Karl Barth in a nutshell

Marty Folsom does what no previous scholar has done: make Church Dogmatics available to all.

Kornelis Miskotte once said that Karl Barth’s Church Dogmatics was as tough of a read as Moby-Dick. This may be unfair to Moby-Dick. I’ve made repeated attempts to infect seminarians with my love of Barth, and student course evaluations said that I mostly failed.

The fact that Barth has been more admired or criticized than read is mostly his own fault. He doesn’t just do theology; he attempts to rewrite readers into a whole new world where God in Jesus Christ matters more than anything. It takes him 6 million words to do this, and he dies before finishing what he wants to say. Barth reads scripture carefully but creatively, believing it to be the judge and sole source of all we know of God. (Only Barth would highlight Judas, with 90 pages of exegesis, as the prime exemplar of God’s gracious election!) Church Dogmatics defiantly, notoriously resists abridgment or summarization. Every paragraph depends on every other, and the whole ought to be read in order fully to understand any part.
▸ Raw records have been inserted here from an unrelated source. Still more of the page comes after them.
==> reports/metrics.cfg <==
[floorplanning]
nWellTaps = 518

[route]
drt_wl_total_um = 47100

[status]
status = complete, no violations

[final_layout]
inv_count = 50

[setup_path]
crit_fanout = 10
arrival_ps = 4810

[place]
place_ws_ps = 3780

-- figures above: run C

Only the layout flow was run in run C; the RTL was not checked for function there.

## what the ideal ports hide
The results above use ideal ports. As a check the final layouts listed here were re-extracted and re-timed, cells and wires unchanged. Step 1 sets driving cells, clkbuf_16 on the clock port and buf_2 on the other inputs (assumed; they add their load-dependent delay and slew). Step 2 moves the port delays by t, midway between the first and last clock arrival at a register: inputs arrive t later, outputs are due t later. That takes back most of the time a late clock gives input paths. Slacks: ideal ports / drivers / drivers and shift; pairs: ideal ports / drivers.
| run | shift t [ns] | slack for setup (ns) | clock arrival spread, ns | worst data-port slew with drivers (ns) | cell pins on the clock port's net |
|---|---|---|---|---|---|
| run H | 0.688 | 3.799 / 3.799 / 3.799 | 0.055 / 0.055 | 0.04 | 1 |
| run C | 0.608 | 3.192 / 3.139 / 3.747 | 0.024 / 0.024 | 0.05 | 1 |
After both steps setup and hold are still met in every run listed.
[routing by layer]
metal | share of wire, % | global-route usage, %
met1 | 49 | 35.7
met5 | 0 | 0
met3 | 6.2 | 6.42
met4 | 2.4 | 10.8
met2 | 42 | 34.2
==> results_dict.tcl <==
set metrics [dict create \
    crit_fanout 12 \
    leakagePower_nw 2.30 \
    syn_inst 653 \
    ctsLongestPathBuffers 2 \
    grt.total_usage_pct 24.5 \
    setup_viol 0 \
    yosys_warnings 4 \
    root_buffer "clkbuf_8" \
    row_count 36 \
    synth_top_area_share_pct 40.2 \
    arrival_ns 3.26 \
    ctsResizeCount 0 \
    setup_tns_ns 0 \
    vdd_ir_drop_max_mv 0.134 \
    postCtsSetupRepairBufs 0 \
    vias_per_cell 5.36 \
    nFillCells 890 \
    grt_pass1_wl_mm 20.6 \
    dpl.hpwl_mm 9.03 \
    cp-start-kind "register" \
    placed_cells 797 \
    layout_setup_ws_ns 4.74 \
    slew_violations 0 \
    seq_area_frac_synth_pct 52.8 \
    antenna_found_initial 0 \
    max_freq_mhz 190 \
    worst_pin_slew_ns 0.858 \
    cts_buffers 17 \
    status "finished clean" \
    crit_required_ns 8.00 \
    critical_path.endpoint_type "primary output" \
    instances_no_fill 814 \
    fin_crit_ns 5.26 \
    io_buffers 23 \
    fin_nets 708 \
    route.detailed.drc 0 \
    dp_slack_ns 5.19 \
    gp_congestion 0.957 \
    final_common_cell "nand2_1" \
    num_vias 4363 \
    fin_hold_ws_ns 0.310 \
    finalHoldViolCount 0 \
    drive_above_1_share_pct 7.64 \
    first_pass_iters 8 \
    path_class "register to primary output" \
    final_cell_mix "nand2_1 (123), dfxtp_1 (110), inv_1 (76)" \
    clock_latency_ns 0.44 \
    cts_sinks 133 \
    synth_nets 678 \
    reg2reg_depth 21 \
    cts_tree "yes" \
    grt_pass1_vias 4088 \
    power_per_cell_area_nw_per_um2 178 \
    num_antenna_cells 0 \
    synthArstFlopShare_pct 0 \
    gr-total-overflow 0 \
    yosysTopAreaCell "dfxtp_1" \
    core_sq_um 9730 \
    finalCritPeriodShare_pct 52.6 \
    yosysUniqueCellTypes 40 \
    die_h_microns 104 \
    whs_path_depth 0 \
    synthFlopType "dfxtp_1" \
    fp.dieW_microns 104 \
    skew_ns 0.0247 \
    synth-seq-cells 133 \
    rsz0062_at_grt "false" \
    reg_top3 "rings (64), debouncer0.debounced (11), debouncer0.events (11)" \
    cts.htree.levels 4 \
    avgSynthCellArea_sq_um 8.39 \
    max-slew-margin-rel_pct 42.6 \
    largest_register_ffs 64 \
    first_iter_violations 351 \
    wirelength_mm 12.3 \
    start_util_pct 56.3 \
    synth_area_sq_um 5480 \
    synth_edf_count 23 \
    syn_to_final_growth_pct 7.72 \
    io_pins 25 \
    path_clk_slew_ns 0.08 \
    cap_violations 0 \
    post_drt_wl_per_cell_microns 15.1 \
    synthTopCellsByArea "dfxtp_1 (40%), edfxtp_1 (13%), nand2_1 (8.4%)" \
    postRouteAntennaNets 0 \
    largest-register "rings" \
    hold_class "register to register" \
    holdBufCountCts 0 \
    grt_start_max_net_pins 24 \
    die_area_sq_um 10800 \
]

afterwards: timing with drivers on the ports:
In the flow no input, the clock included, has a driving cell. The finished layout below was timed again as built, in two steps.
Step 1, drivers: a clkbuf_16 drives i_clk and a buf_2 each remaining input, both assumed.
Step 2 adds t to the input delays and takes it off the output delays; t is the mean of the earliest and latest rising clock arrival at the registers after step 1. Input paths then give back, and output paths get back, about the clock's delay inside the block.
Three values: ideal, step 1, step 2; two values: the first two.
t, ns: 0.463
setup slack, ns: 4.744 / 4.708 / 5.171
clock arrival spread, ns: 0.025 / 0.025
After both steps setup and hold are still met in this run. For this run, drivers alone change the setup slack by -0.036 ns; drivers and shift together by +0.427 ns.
Source: an optimization exercise on an open RTL-to-GDS flow (aim: small area). Production flows keep margins and buffers that such runs may drop.
The RTL was checked by simulation tests, not by an equivalence proof against the original design.
The clock input has no modelled driver; a real chip could not lean on it and would need a root buffer or a full tree.
Power and IR drop assume default switching activity.

Design report_tx, start of the top module:
module report_tx(
	input clk,
	input rst,
	input [55:0] frame,
	input send_frame,
	input send_nosig,
	output tx,
	output frame_done,
	output nosig_done
    );
	reg act_q;
	reg [5:0] b_q;
	reg [6:0] s_q;
	reg [9:0] p_q;
	wire act_d;
	wire [5:0] b_d;
	wire [6:0] s_d;
	wire [9:0] p_d;
	report_tx_logic L(.rst(rst), .frame(frame), .send_frame(send_frame),
		.send_nosig(send_nosig), .act_q(act_q), .b_q(b_q), .s_q(s_q), .p_q(p_q),
		.act_d(act_d), .b_d(b_d), .s_d(s_d), .p_d(p_d),
		.tx(tx), .frame_done(frame_done), .nosig_done(nosig_done));
	always @(posedge clk) begin
		act_q <= act_d;
		b_q <= b_d;
		s_q <= s_d;
		p_q <= p_d;
	end
endmodule
export LEC_CHECK = 0
export CAP_MARGIN = 20
export CORE_MARGIN = 2
export CORE_UTILIZATION = 40
export GPL_TIMING_DRIVEN = 0
export SLEW_MARGIN = 20
create_clock -name core_clock -period 10.0 [get_ports {clk}]
standard.sh (not shown) runs the stock make flow with config.mk's settings and CLKGATE_MAP_FILE= SYNTH_SCRIPT=/design/flow/synth_recipe.tcl, a recipe that flattens the netlist after the stock synthesis.
==> flow/flow/run.sh <==
#!/bin/bash
# Layout flow: the standard flow (standard.sh) with these changes:
#  - synthesis is run once per ABC mapping script in flow/abc_*.script
#    (area-oriented scripts; adders are left to ABC: no ADDER_MAP_FILE),
#    each with and without yosys's own "abc -fast" step inside synth
#    (SYNTH_ARGS=-noabc), and the run with the smallest cell area is kept.  Only the mapping of
#    the combinational logic differs between runs; the registers are the
#    standard synthesis's.
#  - port buffers are the smallest buffer cell (buf_1)
#  - the clock tree is a single buffer (buf_12) (flow/my_clkbuf.tcl) placed
#    at the centre of the registers, in place of clock_tree_synthesis; the
#    clock port drives only this buffer, and every register gets the clock
#    from it
# Each run's full output goes to a log file in this folder.
set -euo pipefail
W=$PWD
# keep every temporary file of the tools inside this folder, and no core dumps
mkdir -p "$W/tmp" "$W/home"
export TMPDIR="$W/tmp" HOME="$W/home"
ulimit -c 0
rm -rf "$W/scripts"
cp -r "$FLOW_HOME/scripts" "$W/scripts"
cp "$W/flow/my_clkbuf.tcl" "$W/scripts/my_clkbuf.tcl"
grep -q '^log_cmd clock_tree_synthesis {\*}$cts_args$' "$W/scripts/cts.tcl"
sed -i 's|^log_cmd clock_tree_synthesis {\*}$cts_args$|source $::env(SCRIPTS_DIR)/my_clkbuf.tcl\nbench_single_clock_buffer sky130_fd_sc_hd__buf_12|' "$W/scripts/cts.tcl"
grep -q '^my_single_clock_buffer' "$W/scripts/cts.tcl"
best=""
bestarea=""
bestsc=""
bestextra=()
for sc in "$W"/flow/abc_*.script; do
  for mode in std noabc; do
    n=$(basename "$sc" .script)_$mode
    extra=()
    [[ $mode == noabc ]] && extra=(SYNTH_ARGS=-noabc)
    cp "$sc" "$W/scripts/abc_speed.script"
    cp "$sc" "$W/scripts/abc_area.script"
    rm -rf "$W/orfs"
    if bash standard.sh synth SCRIPTS_DIR="$W/scripts" ADDER_MAP_FILE= "${extra[@]}" > "$W/synth_$n.log" 2>&1; then
      a=$(grep -h "Chip area for module" "$W"/orfs/reports/*/*/*/synth_stat.txt | awk '{print $NF}')
      echo "$n $a" >> "$W/synth_areas.log"
      if [[ -z "$best" ]] || awk -v a="$a" -v b="$bestarea" 'BEGIN{exit !(a<b)}'; then
        best=$n; bestarea=$a; bestsc=$sc; bestextra=("${extra[@]}")
      fi
      rm -rf "$W/orfs_$n"; mv "$W/orfs" "$W/orfs_$n"
    fi
  done
done
echo "best $best $bestarea" >> "$W/synth_areas.log"
rm -rf "$W/orfs"
mv "$W/orfs_$best" "$W/orfs"
cp "$bestsc" "$W/scripts/abc_speed.script"
cp "$bestsc" "$W/scripts/abc_area.script"
for d in "$W"/orfs_abc_*; do rm -rf "$d"; done
rm -rf "$W/tmp"/* 
bash standard.sh finish SCRIPTS_DIR="$W/scripts" ADDER_MAP_FILE= "${bestextra[@]}" \
  BUFFER_PORTS_ARGS="-buffer_cell sky130_fd_sc_hd__buf_1" > "$W/layout.log" 2>&1
==> flow/flow/abc_12.script <==
strash
&get -n
&nf -a -R 1000 -p -C 32
&put
mfs3 -ae -R 4
topo
==> flow/flow/abc_13.script <==
strash
&get -n
&nf -a -R 1000 -p -C 32 -F 8 -A 8
&put
mfs3 -ae -R 4
topo
==> flow/flow/abc_14.script <==
strash
balance
&get -n
&nf -a -R 1000 -p -C 32
&put
mfs3 -ae -R 4
topo
==> flow/flow/abc_15.script <==
strash
&get -n
&nf -a -R 1000 -p -C 32
&put
topo
==> flow/flow/abc_16.script <==
strash
balance
&get -n
&nf -a -R 1000 -p -C 32
&put
mfs3 -ae -R 4
strash
&get -n
&nf -a -R 1000 -p -C 32
&put
mfs3 -ae -R 4
topo
==> flow/flow/abc_17.script <==
strash
balance
&get -n
&nf -a -R 1000 -p -C 32
&put
mfs3 -ae -R 4
strash
&get -n
&nf -a -R 1000 -p -C 32
&put
mfs3 -ae -R 4
strash
&get -n
&nf -a -R 1000 -p -C 32
&put
mfs3 -ae -R 4
topo
==> flow/flow/abc_18.script <==
strash
balance
&get -n
&nf -a -R 1000 -p -C 32
&put
mfs3 -ae -R 4
strash
&get -n
&nf -a -R 1000 -p -C 32
&put
mfs3 -ae -R 4
strash
&get -n
&nf -a -R 1000 -p -C 32
&put
mfs3 -ae -R 4
strash
&get -n
&nf -a -R 1000 -p -C 32
&put
mfs3 -ae -R 4
topo
==> flow/flow/abc_19.script <==
strash
balance
&get -n
&nf -a -R 1000 -p -C 32
&put
mfs3 -ae -R 4
strash
&get -n
&nf -a -R 1000 -p -C 32
&put
mfs3 -ae -R 4
strash
&get -n
&nf -a -R 1000 -p -C 32
&put
mfs3 -ae -R 4
strash
&get -n
&nf -a -R 1000 -p -C 32
&put
mfs3 -ae -R 4
strash
&get -n
&nf -a -R 1000 -p -C 32
&put
mfs3 -ae -R 4
topo
==> flow/flow/abc_20.script <==
strash
balance
&get -n
&nf -a -R 1000 -p -C 32
&put
mfs3 -ae -R 4
strash
&get -n
&nf -a -R 1000 -p -C 32
&put
mfs3 -ae -R 4
strash
&get -n
&nf -a -R 1000 -p -C 32
&put
mfs3 -ae -R 4
strash
&get -n
&nf -a -R 1000 -p -C 32
&put
mfs3 -ae -R 4
strash
&get -n
&nf -a -R 1000 -p -C 32
&put
mfs3 -ae -R 4
strash
&get -n
&nf -a -R 1000 -p -C 32
&put
mfs3 -ae -R 4
topo
==> flow/flow/abc_21.script <==
strash
&get -n
&nf -a -R 1000 -p -C 32
&put
mfs3 -ae -R 4
strash
&get -n
&nf -a -R 1000 -p -C 32
&put
mfs3 -ae -R 4
strash
&get -n
&nf -a -R 1000 -p -C 32
&put
mfs3 -ae -R 4
topo
==> flow/flow/abc_22.script <==
strash
&get -n
&nf -a -R 1000 -p -C 32
&put
mfs3 -ae -R 4
strash
&get -n
&nf -a -R 1000 -p -C 32
&put
mfs3 -ae -R 4
strash
&get -n
&nf -a -R 1000 -p -C 32
&put
mfs3 -ae -R 4
strash
&get -n
&nf -a -R 1000 -p -C 32
&put
mfs3 -ae -R 4
strash
&get -n
&nf -a -R 1000 -p -C 32
&put
mfs3 -ae -R 4
topo
==> flow/flow/abc_23.script <==
strash
balance
&get -n
&nf -a -R 1000 -p -C 32
&put
mfs3 -ae -R 4
strash
&get -n
&nf -a -R 1000 -p -C 32
&put
mfs3 -ae -R 4
strash
&get -n
&nf -a -R 1000 -p -C 32
&put
mfs3 -ae -R 4
strash
&get -n
&nf -a -R 1000 -p -C 32
&put
mfs3 -ae -R 4
strash
&get -n
&nf -a -R 1000 -p -C 32
&put
mfs3 -ae -R 4
strash
&get -n
&nf -a -R 1000 -p -C 32
&put
mfs3 -ae -R 4
strash
&get -n
&nf -a -R 1000 -p -C 32
&put
mfs3 -ae -R 4
topo
==> flow/flow/abc_24.script <==
strash
balance
&get -n
&nf -a -R 1000 -p -C 32
&put
mfs3 -ae -R 4
strash
&get -n
&nf -a -R 1000 -p -C 32
&put
mfs3 -ae -R 4
strash
&get -n
&nf -a -R 1000 -p -C 32
&put
mfs3 -ae -R 4
strash
&get -n
&nf -a -R 1000 -p -C 32
&put
mfs3 -ae -R 4
strash
&get -n
&nf -a -R 1000 -p -C 32
&put
mfs3 -ae -R 4
strash
&get -n
&nf -a -R 1000 -p -C 32
&put
mfs3 -ae -R 4
strash
&get -n
&nf -a -R 1000 -p -C 32
&put
mfs3 -ae -R 4
strash
&get -n
&nf -a -R 1000 -p -C 32
&put
mfs3 -ae -R 4
topo
==> flow/flow/abc_25.script <==
strash
balance
&get -n
&nf -a -R 1000 -p -C 32
&put
mfs3 -ae -R 4
strash
&get -n
&dch -f
&nf -a -R 1000 -p -C 32
&put
mfs3 -ae -R 4
strash
&get -n
&nf -a -R 1000 -p -C 32
&put
mfs3 -ae -R 4
strash
&get -n
&dch -f
&nf -a -R 1000 -p -C 32
&put
mfs3 -ae -R 4
strash
&get -n
&nf -a -R 1000 -p -C 32
&put
mfs3 -ae -R 4
strash
&get -n
&dch -f
&nf -a -R 1000 -p -C 32
&put
mfs3 -ae -R 4
topo
==> flow/flow/abc_26.script <==
strash
balance
&get -n
&nf -a -R 1000 -p -C 32
&put
mfs3 -ae -R 4
strash
&get -n
&nf -a -R 1000 -p -C 32
&put
mfs3 -ae -R 4
strash
&get -n
&dch -f
&nf -a -R 1000 -p -C 32
&put
mfs3 -ae -R 4
strash
&get -n
&nf -a -R 1000 -p -C 32
&put
mfs3 -ae -R 4
strash
&get -n
&dch -f
&nf -a -R 1000 -p -C 32
&put
mfs3 -ae -R 4
strash
&get -n
&nf -a -R 1000 -p -C 32
&put
mfs3 -ae -R 4
topo
Other scripts of this flow, unchanged in this note and not shown: flow/flow/abc_1.script, flow/flow/abc_10.script, flow/flow/abc_2.script, flow/flow/abc_3.script, flow/flow/abc_4.script, flow/flow/abc_5.script, flow/flow/abc_6.script, flow/flow/abc_7.script, flow/flow/abc_8.script, flow/flow/abc_9.script, flow/flow/my_clkbuf.tcl
The starting point finished clean.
Undaunted by the obstacles presented to readers of Barth, New Zealander Marty Folsom does what no previous scholar has done: make Church Dogmatics available to all. In this volume, the second in his series, Folsom offers a gracious and perceptive invitation into volume 2 of Church Dogmatics, The Doctrine of God. Although Barth despised synopsis or condensation of his work, Folsom boldly presents volume 2’s 1,500 pages in 370, covering paragraphs 25–39, no small feat. (Some of Barth’s “paragraphs” are a couple hundred pages long.)